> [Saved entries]
────────
==> run H <==
==> flow/design.v (excerpt) <==
module sdram_controller (
        input   clk,
        input   rst,
        output  sdram_cle,
        output  sdram_cs,
        output  sdram_cas,
        output  sdram_ras,
        output  sdram_we,
        output  sdram_dqm,
        output  [1:0]  sdram_ba,
        output  [12:0] sdram_a,
        input   [31:0] sdram_dqi,
        output  [31:0] sdram_dqo,
        input   [22:0] user_addr,    
        input   rw,                  
        input   [31:0] data_in,      
        output  [31:0] data_out,     
        output  busy,                
        input   in_valid,            
        output  out_valid            
    );
    localparam tCASL            = 13'd2;        
    localparam tPRE             = 13'd2;        
    localparam tACT             = 13'd2;        
    localparam tREF             = 13'd6;        
    localparam tRef_Counter     = 10'd750;     
    wire [22:0] addr;
    wire [12:0] Mapped_RA;
    wire [1:0]  Mapped_BA;
  ...
export LEC_CHECK = 0
export ABC_AREA = 1
export CAP_MARGIN = 20
export CORE_ASPECT_RATIO = 0.87
export CORE_MARGIN = 2
export CORE_UTILIZATION = 72
export CTS_CLUSTER_DIAMETER = 191
export CTS_CLUSTER_SIZE = 71
export PLACE_DENSITY_LB_ADDON = 0.2
export SETUP_SLACK_MARGIN = 0.34
export SLEW_MARGIN = 20
export TNS_END_PERCENT = 5
create_clock -name core_clock -period 2.05 [get_ports {clk}]
run.sh (not shown) runs the stock make flow with config.mk's settings and CLKGATE_MAP_FILE=.
==> run Z: changes against run H <==
Settings changed: ABC_AREA 1 to unset, CORE_ASPECT_RATIO 0.87 to unset, CORE_UTILIZATION 72 to 40, CTS_CLUSTER_DIAMETER 191 to unset, CTS_CLUSTER_SIZE 71 to unset, PLACE_DENSITY_LB_ADDON 0.2 to unset, SETUP_SLACK_MARGIN 0.34 to 1.06, TNS_END_PERCENT 5 to unset.
==> flow/constraint.sdc (replaced) <==
create_clock -name core_clock -period 4.17 [get_ports {clk}]
set_input_delay 0.8340 -clock core_clock [delete_from_list [all_inputs] [get_ports {clk}]]
set_output_delay 0.8340 -clock core_clock [all_outputs]
set_load 0.01 [all_outputs]
==> run G: changes against run H <==
Settings changed: CORE_ASPECT_RATIO 0.87 to unset, CTS_CLUSTER_DIAMETER 191 to unset, CTS_CLUSTER_SIZE 71 to unset, SETUP_SLACK_MARGIN 0.34 to 0.22, TNS_END_PERCENT 5 to unset.
==> flow/constraint.sdc (replaced) <==
create_clock -name core_clock -period 2.09 [get_ports {clk}]
set_input_delay 0.4180 -clock core_clock [delete_from_list [all_inputs] [get_ports {clk}]]
set_output_delay 0.4180 -clock core_clock [all_outputs]
set_load 0.01 [all_outputs]
==> comparison table <==
Result of the run: run Z finished clean; run G did not finish; run H did not finish
Failing step: run Z -; run G 4_1_cts; run H 5_1_grt
Xor/xnor share of the synthesized area: run Z 0.0575; run G 0.0216; run H 0.0216
Library cell with the highest instance count after synthesis: run Z edfxtp_1; run G nand2_1; run H nand2_1
AND/OR/NAND/NOR Cells, Area Fraction: run Z 0.130; run G 0.264; run H 0.264
Post-synthesis average cell area: run Z 11.0 um2; run G 8.03 um2; run H 8.03 um2
Post-DP Area: run Z 0.0228 mm2; run G 0.0250 mm2; run H 0.0251 mm2
Number of setup buffers added after CTS: run Z 24; run G -; run H 29
Mux frac, synth: run Z 0.160; run G 0; run H 0
Die Ht: run Z 225 um; run G 172 um; run H 161 um
Placeable core region: run Z 0.0479 mm2; run G 0.0278 mm2; run H 0.0278 mm2
Post-synthesis sequential area ratio: run Z 0.534; run G 0.513; run H 0.513
Effective utilization at floorplan: run Z 0.406; run G 0.730; run H 0.729
TritonCTS Sinks: run Z 408; run G -; run H 408

========
==> inputs of job 9033 <==
sdram_controller again, from the RTL that the note above started with.
clock: 4.2 ns
lec_check: 0
cap_margin: 35
cell_pad_in_sites_detail_placement: 2
core_margin: 4
core_utilization: 40
cts_cluster_diameter: 347
cts_cluster_size: 20
hold_slack_margin: 0.14
max_routing_layer: met4
slew_margin: 20
==> job 4132 (differences from job 9033) <==
- ABC_AREA: default -> 1
- CAP_MARGIN: 35 -> 20
- CELL_PAD_IN_SITES_DETAIL_PLACEMENT: 2 -> default
- CORE_MARGIN: 4 -> 2
- CORE_UTILIZATION: 40 -> 57
- CTS_CLUSTER_DIAMETER: 347 -> default
- CTS_CLUSTER_SIZE: 20 -> 14
- GPL_TIMING_DRIVEN: default -> 1
- HOLD_SLACK_MARGIN: 0.14 -> default
- MAX_ROUTING_LAYER: met4 -> met5
- PLACE_DENSITY_LB_ADDON: default -> 0.27
- SLEW_MARGIN: 20 -> 25
==> flow/constraint.sdc (replaced) <==
create_clock -name core_clock -period 2.33 [get_ports {clk}]
set_input_delay 0.4660 -clock core_clock [delete_from_list [all_inputs] [get_ports {clk}]]
set_output_delay 0.4660 -clock core_clock [all_outputs]
set_load 0.01 [all_outputs]
==> job 6205 (differences from job 9033) <==
- ABC_AREA: default -> 1
- CAP_MARGIN: 35 -> 20
- CELL_PAD_IN_SITES_DETAIL_PLACEMENT: 2 -> default
- CORE_MARGIN: 4 -> 2
- CORE_UTILIZATION: 40 -> 70
- CTS_CLUSTER_DIAMETER: 347 -> default
- CTS_CLUSTER_SIZE: 20 -> 14
- GPL_TIMING_DRIVEN: default -> 1
- HOLD_SLACK_MARGIN: 0.14 -> 0.27
- MAX_ROUTING_LAYER: met4 -> met5
- PLACE_DENSITY_LB_ADDON: default -> 0.27
- SETUP_SLACK_MARGIN: default -> 0.81
- SLEW_MARGIN: 20 -> 25
==> flow/constraint.sdc (replaced) <==
create_clock -name core_clock -period 2.95 [get_ports {clk}]
set_input_delay 0.5900 -clock core_clock [delete_from_list [all_inputs] [get_ports {clk}]]
set_output_delay 0.5900 -clock core_clock [all_outputs]
set_load 0.01 [all_outputs]
==> out/metrics.cfg <==
[run_status]
status=stopped before the end
haltStage=5_1_grt

[synth]
synth_seq_share_pct=51.28
top_area_share_pct=33.02
ys_cells=2527
synthCells=2527
ys_sh_simple_pct=26.45
syn_area_mm2=0.02028

[die]
die_w_um=174.2
rows=62

[place]
place_inst=3166

[clocking]
cts_buffers=42

Source of the figures above: job 6205

==> out/metrics.cfg <==
[final_timing]
fin_ws_ps=-1133
finalSetupViolCount=107

[synth]
synthCells=2527
top_area_share_pct=33.02
syn_area_mm2=0.02028

[critical_path]
critPathSlowestCell=dfxtp_4

[clocking]
cts_buffers=44

[die]
die_w_um=192.6

[run_status]
status=complete, but fails checks
so.violations=setup timing

[global_route]
grt_use_met2_pct=63.29

[place]
place_inst=3399

Source of the figures above: job 4132

==> out/metrics.cfg <==
[run_status]
status=complete, but fails checks
so.violations=setup timing

[synth]
top_area_share_pct=34.39
synthCells=1778
syn_area_mm2=0.01947
synth-compound-area-share_pct=8.070
ys_cells=1778
synthMuxAreaShare_pct=15.97
ys_sh_simple_pct=12.99
synth_seq_share_pct=53.41

[place]
dp_hpwl_um=55580
place_inst=2601

[final_timing]
fin_ws_ps=-249.2
finalSetupViolCount=71

[clocking]
cts_buffers=24
cts.path.max_buffers=3

[die]
rows=80
die_w_um=228.6

[critical_path]
crit_family=simple AND/OR/NAND/NOR gates

[layout]
comb_cells=1226

Source of the figures above: job 9033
────────
> [What is being asked] All that should be written out is the stretch of lines above between the one holding "ys_sh_simple_pct=26.45" and the one holding "ys_sh_simple_pct=12.99", inclusive, exactly as given.

> [Solution for this task]
ys_sh_simple_pct=26.45
syn_area_mm2=0.02028

[die]
die_w_um=174.2
rows=62

[place]
place_inst=3166

[clocking]
cts_buffers=42

Source of the figures above: job 6205

==> out/metrics.cfg <==
[final_timing]
fin_ws_ps=-1133
finalSetupViolCount=107

[synth]
synthCells=2527
top_area_share_pct=33.02
syn_area_mm2=0.02028

[critical_path]
critPathSlowestCell=dfxtp_4

[clocking]
cts_buffers=44

[die]
die_w_um=192.6

[run_status]
status=complete, but fails checks
so.violations=setup timing

[global_route]
grt_use_met2_pct=63.29

[place]
place_inst=3399

Source of the figures above: job 4132

==> out/metrics.cfg <==
[run_status]
status=complete, but fails checks
so.violations=setup timing

[synth]
top_area_share_pct=34.39
synthCells=1778
syn_area_mm2=0.01947
synth-compound-area-share_pct=8.070
ys_cells=1778
synthMuxAreaShare_pct=15.97
ys_sh_simple_pct=12.99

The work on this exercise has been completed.